One-third, Two-third, Win-third, Lose-third

Now that Tyrese Haliburton has fully recovered and is back on the court, is it possible that his minor injury could have been one of the best things to happen to the Pacers this year?

It’s a dangerous choice to open with finding a positive in a star player’s injury, so might as well double down and bring in some fractions too. The 2022-23 Pacers season breaks up nicely into thirds: 28 games through mid-December, then 28 games until the trade deadline, and finally 26 games until the end of the regular season.

In the first third of the season the Pacers went 14-14, only 10 wins shy of their Vegas win prediction for the entire season. Excitement around Gainbridge Fieldhouse was as high as it’s been in the last five years, and some fans were even talking about upgrading the roster on the way to a playoff push in 2023.

The Pacers followed that up by going just 11-16 in the second third of the season, with one game to go before the trade deadline. Their 25-30 record puts them in 10th place in the Eastern Conference, with the seventh-best lottery odds if the season ended today.

Which is right where they should be…if not further down.

Missing your All-Star point guard for what might end up as the toughest stretch of their entire season is a big deal, but the talent deficit compared to the top of the NBA was still extremely noticeable. Losing 10 of 11 games without Haliburton by an average of 12 points per game tells the story pretty well, as does a 12-23 record against teams above .500 this year.

Comparing the first year of a rebuild to teams that are on their way to contending isn’t fair, and the absence of the offensive engine that is Tyrese Haliburton is impossible to ignore. The Pacers also have one of the youngest rosters in the league with plenty of room for improvement, not to mention the extra draft picks at their disposal.

Even still, some combination of above .500 teams will be what stands in the way of a title when the Pacers decide that it’s time to contend. It’s that benchmark where the Pacers fall short, and it’s that benchmark that screams for them to keep the long-term plan in mind. That can still mean acquiring the right kind of talent at this deadline, but it can also mean improving the future with some tough choices in the present.

The final third of the Pacers season is going to be the most fascinating stretch of games yet, and not just due to potential personnel changes in a couple days. The 26 games after the deadline are against teams that have an average winning percentage of 48.6%, which means the Pacers could end up playing around .500 basketball after the deadline if they wanted to.

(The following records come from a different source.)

**src/rtl/core/trqbd_pkg.sv**
```systemverilog
// ----------------------------------------------------------------------------
// trqbd_pkg
// Shared types, codes and defaults of the ticketed ring queue.
// ----------------------------------------------------------------------------
package trqbd_pkg;

  localparam int TICKET_W        = 32;
  localparam int QUEUE_DEPTH_DEF = 256;
  localparam int MAX_BATCH_DEF   = 8;

  localparam logic [TICKET_W-1:0] EMPTY_TICKET = '1;

  // result status codes
  localparam logic [1:0] ST_ENQ_OK       = 2'd0;
  localparam logic [1:0] ST_ENQ_BUSY     = 2'd1;
  localparam logic [1:0] ST_DEQ_ITEM     = 2'd2;
  localparam logic [1:0] ST_DEQ_NOTREADY = 2'd3;

  // operation codes
  localparam logic FN_ENQ = 1'b0;
  localparam logic FN_DEQ = 1'b1;

  typedef struct packed {
    logic               func;
    logic signed [31:0] value;
    logic        [3:0]  batch_count;
  } in_t;

  typedef struct packed {
    logic        [1:0]  status;
    logic signed [31:0] item_data;
    logic               item_skipped;
    logic               last_item;
  } out_t;

  typedef struct packed {
    logic clr;
    logic accept;
    logic enq_fin;
    logic chk_rd;
    logic chk_eval;
    logic em_rd;
    logic em_out;
    logic fail_out;
  } cmd_t;

  typedef struct packed {
    logic in_enq;
    logic in_kzero;
    logic last;
    logic ready;
    logic clr_done;
    logic out_free;
  } sts_t;

endpackage

```
**src/rtl/core/trqbd_ctrl.sv**
```systemverilog
// ----------------------------------------------------------------------------
// trqbd_ctrl
// Sequencer for clearing pass, enqueue, batch check and batch delivery.
// ----------------------------------------------------------------------------
module trqbd_ctrl (
  input  logic              clk,
  input  logic              rst,
  input  logic              in_valid,
  output logic              in_stall,
  output trqbd_pkg::cmd_t   cmd,
  input  trqbd_pkg::sts_t   sts
);
  import trqbd_pkg::*;

  localparam logic [2:0] S_CLEAR  = 3'd0;
  localparam logic [2:0] S_IDLE   = 3'd1;
  localparam logic [2:0] S_ENQ    = 3'd2;
  localparam logic [2:0] S_CHK_RD = 3'd3;
  localparam logic [2:0] S_CHK_EV = 3'd4;
  localparam logic [2:0] S_EM_RD  = 3'd5;
  localparam logic [2:0] S_EM_OUT = 3'd6;
  localparam logic [2:0] S_FAIL   = 3'd7;

  logic [2:0] state;
  logic [2:0] state_next;

  assign in_stall = (state != S_IDLE);

  always_comb begin
    cmd        = '0;
    state_next = state;
    unique case (state)
      S_CLEAR: begin
        cmd.clr = 1'b1;
        if (sts.clr_done) begin
          state_next = S_IDLE;
        end
      end
      S_IDLE: begin
        if (in_valid) begin
          cmd.accept = 1'b1;
          if (sts.in_enq) begin
            state_next = S_ENQ;
          end else if (sts.in_kzero) begin
            state_next = S_FAIL;
          end else begin
            state_next = S_CHK_RD;
          end
        end
      end
      S_ENQ: begin
        if (sts.out_free) begin
          cmd.enq_fin = 1'b1;
          state_next  = S_IDLE;
        end
      end
      S_CHK_RD: begin
        cmd.chk_rd = 1'b1;
        state_next = S_CHK_EV;
      end
      S_CHK_EV: begin
        cmd.chk_eval = 1'b1;
        if (sts.last) begin
          state_next = S_FAIL;
        end else begin
          state_next = S_CHK_RD;
        end
      end
      S_EM_RD: begin
        cmd.em_rd  = 1'b1;
        state_next = S_EM_OUT;
      end
      S_EM_OUT: begin
        if (sts.out_free) begin
          cmd.em_out = 1'b1;
          state_next = sts.last ? S_IDLE : S_EM_RD;
        end
      end
      S_FAIL: begin
        if (sts.out_free) begin
          cmd.fail_out = 1'b1;
          state_next   = S_IDLE;
        end
      end
      default: state_next = S_IDLE;
    endcase
    // the last check step decides between delivery and refusal
    if (state == S_CHK_EV && sts.last && sts.ready) begin
      state_next = S_EM_RD;
    end
  end

  always_ff @(posedge clk) begin
    if (rst) begin
      state <= S_CLEAR;
    end else begin
      state <= state_next;
    end
  end

  a_accept_then_busy: assert property (@(posedge clk) disable iff (rst)
    cmd.accept |=> in_stall)
    else $error("accepted word not followed by stall");

  a_clear_no_accept: assert property (@(posedge clk) disable iff (rst)
    cmd.clr |-> !cmd.accept)
    else $error("word accepted during clearing pass");

endmodule

```
## config.mk

```make
export PLATFORM = sky130hd
export DESIGN_NAME = scatter_gather_range_resolver
export DESIGN_NICKNAME = d
export VERILOG_FILES = /design/src/hw/rtl/sgr_pkg.sv /design/src/hw/rtl/sgr_walk.sv /design/src/hw/rtl/scatter_gather_range_resolver.sv
export SDC_FILE = /design/constraint.sdc
export NUM_CORES = 1
export LEC_CHECK = 0
export BUFFER_PORTS_ARGS = -buffer_cell sky130_fd_sc_hd__buf_2
export CAP_MARGIN = 20
export CELL_PAD_IN_SITES_DETAIL_PLACEMENT = 0
export CELL_PAD_IN_SITES_GLOBAL_PLACEMENT = 2
export CORE_ASPECT_RATIO = 0.6
export CORE_MARGIN = 2
export CORE_UTILIZATION = 35
export CTS_CLUSTER_DIAMETER = 50
export CTS_CLUSTER_SIZE = 16
export DETAILED_ROUTE_END_ITERATION = 8
export PLACE_DENSITY_LB_ADDON = 0.3
export SETUP_SLACK_MARGIN = 0.3
export SKIP_CTS_REPAIR_TIMING = 1
export SLEW_MARGIN = 40
export SYNTH_ARGS = -nofsm -noshare
export SYNTH_HDL_FRONTEND = slang
export SYNTH_SLANG_ARGS = --single-unit
```

## constraint.sdc

```tcl
create_clock -name clk -period 8.9 [get_ports clk]
set_input_delay 2.67 -clock clk [delete_from_list [all_inputs] [get_ports clk]]
set_output_delay 2.67 -clock clk [all_outputs]
set_load 0.005 [all_outputs]
```

## src/hw/rtl/sgr_pkg.sv

```systemverilog
// Package for the scatter-gather range resolver.
// Holds word types, command and status codes, and width constants.
// No dependencies.
`default_nettype none

package sgr_pkg;

	localparam int unsigned DEFAULT_MAX_ENTRIES = 256;

	localparam int unsigned LEN_W   = 48;
	localparam int unsigned BASE_W  = 56;
	localparam int unsigned IDX_W   = 9;
	localparam int unsigned STAT_W  = 2;

	// command codes
	localparam logic CMD_START = 1'b0;
	localparam logic CMD_ENTRY = 1'b1;

	// status codes
	localparam logic [STAT_W-1:0] ST_OK       = 2'd0;
	localparam logic [STAT_W-1:0] ST_PAST     = 2'd1;
	localparam logic [STAT_W-1:0] ST_SHORT    = 2'd2;
	localparam logic [STAT_W-1:0] ST_TOO_MANY = 2'd3;

	typedef struct packed {
		logic              cmd;
		logic [LEN_W-1:0]  offset;
		logic [LEN_W-1:0]  length;
		logic [LEN_W-1:0]  entry_len;
		logic              last;
	} sgr_in_t;

	typedef struct packed {
		logic [IDX_W-1:0]  start_index;
		logic [BASE_W-1:0] start_base;
		logic [IDX_W-1:0]  segments;
		logic [STAT_W-1:0] status;
	} sgr_out_t;

endpackage

`default_nettype wire

```

## src/hw/rtl/sgr_walk.sv

```systemverilog
// List walk state and its combinational update for the range resolver.
// Advances the offset search and coverage count by one word per step.
// Depends on sgr_pkg.
`default_nettype none

module sgr_walk #(
	parameter int unsigned MAX_ENTRIES = sgr_pkg::DEFAULT_MAX_ENTRIES
) (
	input  wire logic            clk,
	input  wire logic            arst_n,
	input  wire logic            step,
	input  wire sgr_pkg::sgr_in_t item,
	output logic                 res_valid,
	output sgr_pkg::sgr_out_t    res
);

	localparam int unsigned IW = $clog2(MAX_ENTRIES + 1);

	localparam logic PH_SEEK  = 1'b0;
	localparam logic PH_COUNT = 1'b1;

	logic                        phase_q;
	logic [sgr_pkg::LEN_W-1:0]   held_offset_q;
	logic [sgr_pkg::LEN_W-1:0]   held_length_q;
	logic [sgr_pkg::LEN_W-1:0]   off_left_q;
	logic [sgr_pkg::LEN_W-1:0]   len_left_q;
	logic [sgr_pkg::BASE_W-1:0]  base_sum_q;
	logic [IW-1:0]               entry_index_q;
	logic [IW-1:0]               seg_count_q;
	logic [IW-1:0]               start_at_q;
	logic                        overflow_q;

	logic                        phase_n;
	logic [sgr_pkg::LEN_W-1:0]   off_left_n;
	logic [sgr_pkg::LEN_W-1:0]   len_left_n;
	logic [sgr_pkg::BASE_W-1:0]  base_sum_n;
	logic [IW-1:0]               entry_index_n;
	logic [IW-1:0]               seg_count_n;
	logic [IW-1:0]               start_at_n;
	logic                        overflow_n;

	logic                        full;
	logic                        seeking;
	logic                        hit;
	logic                        counting;
	logic [sgr_pkg::LEN_W-1:0]   avail;
	logic [sgr_pkg::LEN_W-1:0]   take;

	assign full     = entry_index_q >= IW'(MAX_ENTRIES);
	assign seeking  = phase_q == PH_SEEK;
	assign hit      = item.entry_len >= off_left_q;
	// bytes of this entry past the offset; whole entry once the start is found
	assign avail    = seeking ? item.entry_len - off_left_q : item.entry_len;
	assign take     = (avail > len_left_q) ? len_left_q : avail;

	always_comb begin
		phase_n       = phase_q;
		off_left_n    = off_left_q;
		len_left_n    = len_left_q;
		base_sum_n    = base_sum_q;
		entry_index_n = entry_index_q;
		seg_count_n   = seg_count_q;
		start_at_n    = start_at_q;
		overflow_n    = overflow_q;
		counting      = 1'b0;
		if (full) begin
			overflow_n = 1'b1;
		end else begin
			if (seeking) begin
				if (hit) begin
					phase_n    = PH_COUNT;
					off_left_n = '0;
					start_at_n = entry_index_q;
				end else begin
					off_left_n = off_left_q - item.entry_len;
					base_sum_n = base_sum_q + sgr_pkg::BASE_W'(item.entry_len);
				end
			end
			counting = (phase_n == PH_COUNT) && (len_left_q != '0);
			if (counting) begin
				len_left_n  = len_left_q - take;
				seg_count_n = seg_count_q + IW'(1);
			end
			entry_index_n = entry_index_q + IW'(1);
		end
	end

	assign res_valid = (item.cmd == sgr_pkg::CMD_ENTRY) && item.last;

	always_comb begin
		res = '0;
		if (overflow_n) begin
			res.status = sgr_pkg::ST_TOO_MANY;
		end else if (phase_n == PH_SEEK) begin
			res.status      = sgr_pkg::ST_PAST;
			res.start_index = sgr_pkg::IDX_W'(entry_index_n);
			res.start_base  = base_sum_n;
		end else begin
			res.status      = (len_left_n != '0) ? sgr_pkg::ST_SHORT : sgr_pkg::ST_OK;
			res.start_index = sgr_pkg::IDX_W'(start_at_n);
			res.start_base  = base_sum_n;
			res.segments    = sgr_pkg::IDX_W'(seg_count_n);
		end
	end

	always_ff @(posedge clk or negedge arst_n) begin
		if (!arst_n) begin
			phase_q       <= PH_SEEK;
			held_offset_q <= '0;
			held_length_q <= '0;
			off_left_q    <= '0;
			len_left_q    <= '0;
			base_sum_q    <= '0;
			entry_index_q <= '0;
			seg_count_q   <= '0;
			start_at_q    <= '0;
			overflow_q    <= 1'b0;
		end else if (step) begin
			if (item.cmd == sgr_pkg::CMD_START || item.last) begin
				// clear list progress; a start also loads a new range
				phase_q       <= PH_SEEK;
				base_sum_q    <= '0;
				entry_index_q <= '0;
				seg_count_q   <= '0;
				start_at_q    <= '0;
				overflow_q    <= 1'b0;
				if (item.cmd == sgr_pkg::CMD_START) begin
					held_offset_q <= item.offset;
					held_length_q <= item.length;
					off_left_q    <= item.offset;
					len_left_q    <= item.length;
				end else begin
					off_left_q <= held_offset_q;
					len_left_q <= held_length_q;
				end
			end else begin
				phase_q       <= phase_n;
				off_left_q    <= off_left_n;
				len_left_q    <= len_left_n;
				base_sum_q    <= base_sum_n;
				entry_index_q <= entry_index_n;
				seg_count_q   <= seg_count_n;
				start_at_q    <= start_at_n;
				overflow_q    <= overflow_n;
			end
		end
	end

endmodule

`default_nettype wire

```

## src/hw/rtl/scatter_gather_range_resolver.sv

```systemverilog
// Scatter-gather range resolver: the result word of the last list word shows on out_data
// once that word has passed the input register and then the result register.
// Throughput: one word per cycle unless a last word waits on a full result register; the
// walk state updates combinationally through a 48-bit compare, subtract and clamp per entry.
// Reset (arst_n low) clears the walk state, the held offset and length, and both
// valid flags at once.
`default_nettype none

module scatter_gather_range_resolver #(
	parameter int unsigned MAX_ENTRIES = sgr_pkg::DEFAULT_MAX_ENTRIES
) (
	input  wire logic             clk,
	input  wire logic             arst_n,
	input  wire logic             in_valid,
	output logic                  in_ready,
	input  wire sgr_pkg::sgr_in_t in_data,
	output logic                  out_valid,
	input  wire logic             out_ready,
	output sgr_pkg::sgr_out_t     out_data
);

	logic              s1_valid_q;
	sgr_pkg::sgr_in_t  item_s1;
	logic              s1_go;
	logic              res_valid;
	sgr_pkg::sgr_out_t res;
	logic              out_valid_q;
	sgr_pkg::sgr_out_t out_q;

	sgr_walk #(
		.MAX_ENTRIES(MAX_ENTRIES)
	) u_walk (
		.clk      (clk),
		.arst_n   (arst_n),
		.step     (s1_go),
		.item     (item_s1),
		.res_valid(res_valid),
		.res      (res)
	);

	// hold a result-producing word while the result register stays full
	assign s1_go    = s1_valid_q && (!res_valid || !out_valid_q || out_ready);
	assign in_ready = !s1_valid_q || s1_go;

	always_ff @(posedge clk or negedge arst_n) begin
		if (!arst_n) begin
			s1_valid_q <= 1'b0;
		end else if (in_ready) begin
			s1_valid_q <= in_valid;
		end
	end

	always_ff @(posedge clk) begin
		if (in_ready && in_valid) begin
			item_s1 <= in_data;
		end
	end

	always_ff @(posedge clk or negedge arst_n) begin
		if (!arst_n) begin
			out_valid_q <= 1'b0;
		end else if (s1_go && res_valid) begin
			out_valid_q <= 1'b1;
		end else if (out_ready) begin
			out_valid_q <= 1'b0;
		end
	end

	always_ff @(posedge clk) begin
		if (s1_go && res_valid) begin
			out_q <= res;
		end
	end

	assign out_valid = out_valid_q;
	assign out_data  = out_q;

	a_stall_only_when_full : assert property (@(posedge clk) disable iff (!arst_n)
		!in_ready |-> (s1_valid_q && out_valid_q && !out_ready))
		else $error("input stalled without a full result register");

	a_result_lands : assert property (@(posedge clk) disable iff (!arst_n)
		(s1_go && res_valid) |=> out_valid_q)
		else $error("last word stepped but no result registered");

	a_too_many_zero : assert property (@(posedge clk) disable iff (!arst_n)
		(out_valid_q && out_q.status == sgr_pkg::ST_TOO_MANY) |->
		(out_q.start_index == '0 && out_q.start_base == '0 && out_q.segments == '0))
		else $error("too-many-entries result carries nonzero fields");

	a_past_no_segments : assert property (@(posedge clk) disable iff (!arst_n)
		(out_valid_q && out_q.status == sgr_pkg::ST_PAST) |-> (out_q.segments == '0))
		else $error("offset-past-list result reports segments");

endmodule

`default_nettype wire

```

======== Word-level counts from Yosys, hierarchy flattened ========
Cells that the tools add are included.
word-level totals
  word-level logic and storage cells ...... 89
  input bits .............................. 150
  bits in registers ....................... 501
  output and inout bits ................... 78
operators by class
  reductions and logical operators ........ 18
  $lt $le $gt $ge ......................... 3
  add/sub/neg operators ................... 6
  multiplexer cells ....................... 36
  equality and inequality tests ........... 2
  bitwise logic cells ..................... 2
operator list
  operator             number
  $mux 48              11
  $mux 56              4
  $sub 48x48->48       3
  $reduce_bool 48->1   2
  $mux 9               9
  $mux 65              1
  $add 56x48->56       1
  $ge 48x48->1         1
  $gt 48x48->1         1
  $add 9x1->9 const B  2
  $ge 9x9->1 const B   1
  $mux 1               9
  $logic_and 1x1->1    5
  $logic_or 1x1->1     4
  $mux 2               2
  $ne 2x2->1 const B   2
  $logic_not 1->1      3
  $reduce_and 3->1     1
  $not 1->1            2
  $reduce_and 2->1     1
  $reduce_bool 2->1    1
  $reduce_or 2->1      1

======== Logic depth before layout (Yosys ltp) ========
Gate-level depths: netlist (run 1).
  depth after elaboration ................. 10
  depth in mapped cells ................... 43

======== By module ========
From an unflattened synthesis (run 1), not the netlist that was laid out.
unflattened totals
  cell total of the unflattened synthesis .. 3,523
  area, all modules ....................... 33,504.6 um^2
by module, submodules not included
  module                         area each (um^2)  cells an instance  times used
  sgr_walk                       26,731.9          3,291              1
  scatter_gather_range_resolver  6,772.7           232                1

======== Worst setup path after synthesis (run 1) ========
Ideal clock, no wire load.
  kind .................................... register to register
  start point ............................. reg item_s1[2] (netlist name)
  end point ............................... reg out_q, in the netlist out_data[1], data pin
  cell stages (with the launch flop) ...... 42
  clock period less this slack ............ 8,815 ps
  data required time ...................... 8,635 ps
  path slack .............................. 85 ps
  arrival ................................. 8,550 ps
  cell sequence ........................... edfxtp_1 > inv_1 > ha_1 > nor2b_1 > o31a_1 > o311a_1 > or4_1 > nand2_1 > o31ai_1 > a21oi_1 > o21a_1 > o21ai_1 > a221oi_1 > xor2_1 > o21ai_1 > ha_1 > a21o_1 > a21o_1 > [... 6 more ...] > buf_1 > mux2i_1 > ha_1 > inv_1 > fa_1 > a211oi_1 > o21ai_0 > nand3_1 > a2111oi_0 > o21ai_0 > o211a_1 > o21a_1 > xor2_1 > nand2_1 > nor4_1 > a21oi_1 > nor4_1 > a21oi_1
between the ends
  word-level cells in the longest chain between the ends .. 10
  elaborated cells between the ends (all ways) .. 16
  classes of those cells .................. add/sub (2); order compare (2); mux (10); reduce/logical (2)
ends and longest elaborated chain
  element                                                     line                                 source
  start, declared                                             scatter_gather_range_resolver.sv:23  sgr_pkg::sgr_in_t item_s1;
  start signal, assigned                                      scatter_gather_range_resolver.sv:55  item_s1 <= in_data;
  $sub 48x48->48 / $ge 48x48->1 (equally long branches)       sgr_walk.sv:53, sgr_walk.sv:51
  $mux 48 / $mux 1 (equally long branches)                    sgr_walk.sv:53, sgr_walk.sv:70
  $gt 48x48->1 / $mux 1 (equally long branches)               sgr_walk.sv:54, sgr_walk.sv:69
  $mux 48 / $mux 1 (equally long branches)                    sgr_walk.sv:54, sgr_walk.sv:66
  $sub 48x48->48 / $logic_and 1x1->1 (equally long branches)  sgr_walk.sv:81, sgr_walk.sv:79
  $mux 48                                                     sgr_walk.sv:80                       if (counting) begin
  $mux 48                                                     sgr_walk.sv:66                       if (full) begin
  $reduce_bool 48->1                                          sgr_walk.sv:99                       res.status = (len_left_n != '0) ? sgr_pkg::ST_SHORT : sgr_pkg::ST_OK;
  $mux 2                                                      sgr_walk.sv:99
  $mux 2 (*)                                                  sgr_walk.sv:94                       end else if (phase_n == PH_SEEK) begin
  end signal, assigned                                        scatter_gather_range_resolver.sv:71  out_q <= res;
  end, declared                                               scatter_gather_range_resolver.sv:28  sgr_pkg::sgr_out_t out_q;
Mark *: on every way between the ends. The rest lies on a longest branch, timed or not. The select of a mux whose other input is x is not followed.
A chain may end at the register's enable or synchronous reset.

======== Final worst setup path (run 1) ========
  start point ............................. reg item_s1[1] (netlist name)
  end point ............................... reg out_q, in the netlist out_data[1], data pin
Same word-level chain as after synthesis.

==> results of run 1 <==
## registers in the layout, indices dropped and copies added (netlist names), 48 cells and up
name / flops
item_s1: 146
out_data: 76
u_walk.base_sum_q: 56
u_walk.held_length_q: 48
u_walk.held_offset_q: 48
u_walk.len_left_q: 48
u_walk.off_left_q: 48
## per-layer routing
metal	up-vias	GRT usage (%)
met2	852	30.2
met3	78	3.84
met5	-	0
met4	0	3.30
met1	13700	40.0
li1	13500	-
## kinds of logic (layout without fill, tap and decap cells)
family / count (synthesis) / count (layout) / share of synthesized area, %
AOI/OAI and AO/OA: 1070 / 1070 / 21.2
and+or+nand+nor: 890 / 890 / 12.4
buffers and inverters: 383 / 887 / 4.43
adders and majority gates: 245 / 245 / 9.44
DFF: 501 / 501 / 41.6
xor gates and xnor gates: 194 / 194 / 5.18
muxes: 174 / 174 / 5.70
## layout make-up
class | count | area share, %
tap | 1232 | 3.83
clock buffer | 67 | 3.48
clock inverter | 28 | 0.907
inverter | 184 | 1.72
multi-input combinational | 2573 | 45.8
sequential | 501 | 33.9
timing repair buffer | 608 | 10.4
## power by group through the flow
stage | logic [mW] | registers (mW) | clock network, mW
floorplan | 4.26 | 2.93 | 0
global placement | 7.71 | 3.10 | 0
detailed placement | 7.66 | 3.10 | 0
CTS | 7.70 | 3.05 | 2.37
global route | 9.23 | 3.10 | 2.45
finish | 8.51 | 3.07 | 2.30
## synthesized netlist by cell type, types with 38 or more instances
master	number	area, um2
nand2_1	373	1400
a21oi_1	297	1490
dfrtp_1	279	6980
ha_1	241	3020
o21ai_0	241	1210
edfxtp_1	222	6670
nor2_1	222	833
inv_1	184	691
clkbuf_1	168	631
a21o_1	128	961
xnor2_1	109	955
mux2_2	102	1150
xor2_1	85	744
mux2i_1	72	721
nand4_1	51	319
nand3_1	43	215
a22o_1	38	333
## stage by stage
| stage | instance area (um2) | instances |
|---|---|---|
| 2_1_floorplan | 32800 | 3457 |
| 3_3_place_gp | 37500 | 5067 |
| 3_5_place_dp | 37500 | 5068 |
| 4_1_cts | 39300 | 5163 |
| 5_1_grt | 40300 | 5193 |
| 6_report | 40300 | 5193 |
## cells in the final DEF (no fill, tap or decap), types with 14 or more instances in the layout
master and n:
a211oi_1 17, a21o_1 128, a21oi_1 274, a21oi_2 22, a221oi_1 26, a222oi_1 30
a22o_1 38, a22oi_1 31, a31oi_1 17, and2_1 14, and3_1 20, buf_2 226
buf_4 364, clkbuf_16 55, dfrtp_1 278, edfxtp_1 222, ha_1 232, inv_1 180
mux2_2 101, mux2i_1 70, nand2_1 365, nand2b_1 36, nand3_1 42, nand4_1 51
nor2_1 216, nor2b_1 31, nor3_1 23, nor4_1 17, o211ai_1 17, o21a_1 20
o21ai_0 215, o21ai_1 37, o21bai_1 28, o221ai_1 32, o22ai_1 16, o31ai_1 14
xnor2_1 105, xor2_1 81
## worst paths after layout
path                                       from                  endpoint  slack [ps]  cells after the start
max                                  item_s1[1]               out_data[1]         510                     41
min in group asynchronous                arst_n  u_walk.held_length_q[10]        1990                      1
min                        u_walk.start_at_q[8]      u_walk.start_at_q[8]         490                      1
max reg2reg                          item_s1[1]               out_data[1]         510                     41
max in group asynchronous                arst_n     u_walk.off_left_q[36]        5530                      2
min reg2reg                u_walk.start_at_q[8]      u_walk.start_at_q[8]         490                      1
==> impl_metrics.csv, run 1 <==
group,metric,value,unit
run_status,status,"finished clean",
cts,cts_buffer_depth,3,
detailed_routing,routed_wl,115,mm
detailed_routing,dr_wl_met2,42.5,mm
power,power_frac_comb,61.3,%
place,hpwl,86.7,mm
floorplan,die_w,399,um
synthesis,syn_area,0.0328,mm2
synthesis,synth-async-reset-ratio,55.7,%
global_route,grt_overflow,0,
synthesis,avgSynthCellArea,9.49,um2
timing,hold_viol,0,
synthesis,synth_edf_count,222,
detailed_routing,drcViolationCount,0,
power,powerDensity,345,mW/mm2
timing,worst_pin_slew,824,ps
timing,drv_slew,0,
critical_path,slowest_delay,420,ps
power,leakage,17.9,nW
timing,post-route-min-period,8390,ps
timing,finalWorstSetupSlack,512,ps
timing,holdWs,493,ps
detailed_routing,via_per_inst,5.42,
global_route,grt_first_pass_wirelength,172,mm
timing,rsz0062_at_grt,"yes",
place,port_buffers,227,
power,peakVddDrop,0.000232,V
power,power_frac_seq,22.1,%
global_route,antenna_found_initial,0,
synthesis,syn-num-nets,3852,
floorplan,core_area,0.0923,mm2
cts,cts_tree,"built",
final_layout,nets,4314,
floorplan,initial_core_util,35.5,%
cts,cts-htree-levels,2,
cts,cts_sinks,501,
critical_path,path_buf_inv,8,
detailed_routing,drtPass1Iterations,6,
final_layout,post-route-util,43.6,%
power,switching_power,5.93,mW
timing,slew_headroom,44.5,%
detailed_routing,drt_iter0_markers,2525,
final_layout,syn2layout_area_growth,22.8,%
final_layout,fill_cells,9114,
detailed_routing,wl_per_cell,22.1,um
final_layout,regArea,0.0137,mm2
detailed_routing,antenna_left,0,
detailed_routing,met1Wirelength,62.8,mm
critical_path,crit_arrival,8760,ps
timing,max_freq,119,MHz
cts,clk_latency,650,ps
final_layout,diodes,0,
synthesis,synth-seq-cells,501,
final_layout,drive_gt1_share,23.9,%
global_route,grtUsageTotal,23.5,%
critical_path,crit_slowest_cell,"edfxtp_1",
floorplan,dieHeight,241,um
final_layout,multi_input_area,0.0184,mm2
min_path,hp-class,"register to register",
global_route,grt_pass1_vias,26600,
place,dpl_worst_slack,-201,ps
synthesis,synthCells,3457,
critical_path,endpoint_kind,"register",
critical_path,critical_path_class,"register to register",
synthesis,yosysSeqAreaShare,41.6,%
power,internal-power,7.95,mW
critical_path,cp.required,9270,ps
floorplan,fp-row-count,86,
flow_run,drv_cap,0,
critical_path,crit_family,"compound AO/OA/AOI/OAI gates",
synthesis,ys.warnings.count,0,
floorplan,die_area,0.0962,mm2
cts,clk_pin_slew,70,ps
critical_path,path_max_fanout,10,
synthesis,synth_flop_cell,"dfrtp_1",
detailed_routing,topRoutingLayerUsed,"met4",
global_route,grt_max_degree,123,
power,swShare,42.7,%
cts,cts_root_buffer,"clkbuf_16",
place,place.gp.congestion,0.928,
critical_path,critPathLaunchType,"register",
floorplan,top_level_ports,228,
timing,fin_crit_sh,94.2,%
detailed_routing,wl_met3,8.33,mm
detailed_routing,via_count,28200,
cts,cts_buffers,51,
timing,fin_skew,31.3,ps
timing,final-setup-viol-count,0,
timing,tns,0,ps
synthesis,yosysUniqueCellTypes,88,
power,power,13.9,mW
power,p_clk_share,16.6,%
Power figures use the tool's default switching activity.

Unfortunately, that might also end up squandering the chance at picking one of the many talented forwards at the top of this draft class. Forwards that have every combination of insane athleticism, stifling defense, exceptional sharpshooting and legitimate shot creation that a team could ask for. A 2023 pick with top-7 lottery odds could be the third-most valuable asset on the Pacers behind only Tyrese Haliburton and Bennedict Mathurin, so maintaining or improving the value of that pick should be a priority.

That’s absolutely no disrespect to Myles Turner and the career year he’s having. It’s far more about how good this draft class seems to be. There are going to be talented guys available from 11 to 15 if the Pacers push for the play-in, but the chances of getting someone capable of being The GuyTM at those spots goes down significantly. Haliburton made his first of many All-Star games, and Mathurin stepped into the league as a certified bucket, but it sure would be nice to add one more elite option to the mix.

Lastly, how much value is there in going after playoff experience for a group of players that might not be locks to be a part of the next great Pacers team? Obviously it could be great for player development, and it would give the front office a glimpse of how the players handle themselves when the lights get bright. But wouldn’t it be more valuable to improve the future of the team while getting more data points on the players already in the building?

Isaiah Jackson has gone from being hyped up as a player who can switch 1 through 5 to gathering more DNP-CD’s than minutes per game in just his second year. Chris Duarte rightfully made an All-Rookie Team last season, but has struggled to find a rhythm after being plagued with injuries. Jalen Smith was announced as the starting power forward before the season, but now isn’t guaranteed to play even a backup role every night.

Thankfully, there are plenty of factors in play as the trade deadline comes and goes. Rotation priorities get shuffled as potential deals are discussed, while fans speculate about whether a player being out with soreness might lead to a highly-anticipated Twitter notification. All judgement should be withheld until the Pacers host the Suns on February 10th, the first game to hint at what could be in store for the last third of the season.

Pacers fans have had years of pain come from missing star players due to injury, and it’s rarely had any silver linings. This time though, Haliburton’s absence shed some light on the rest of the roster and could serve as another warning against accelerating the rebuild. If the Pacers really do want to get off the dreaded “treadmill of mediocrity”, they might want to consider sticking with a slightly-altered Dr. Seuss verse:

One-third, Two-third. Win-third, Lose-third.

Three-third, Lose-third. Four-third, (maybe) PICK THIRD.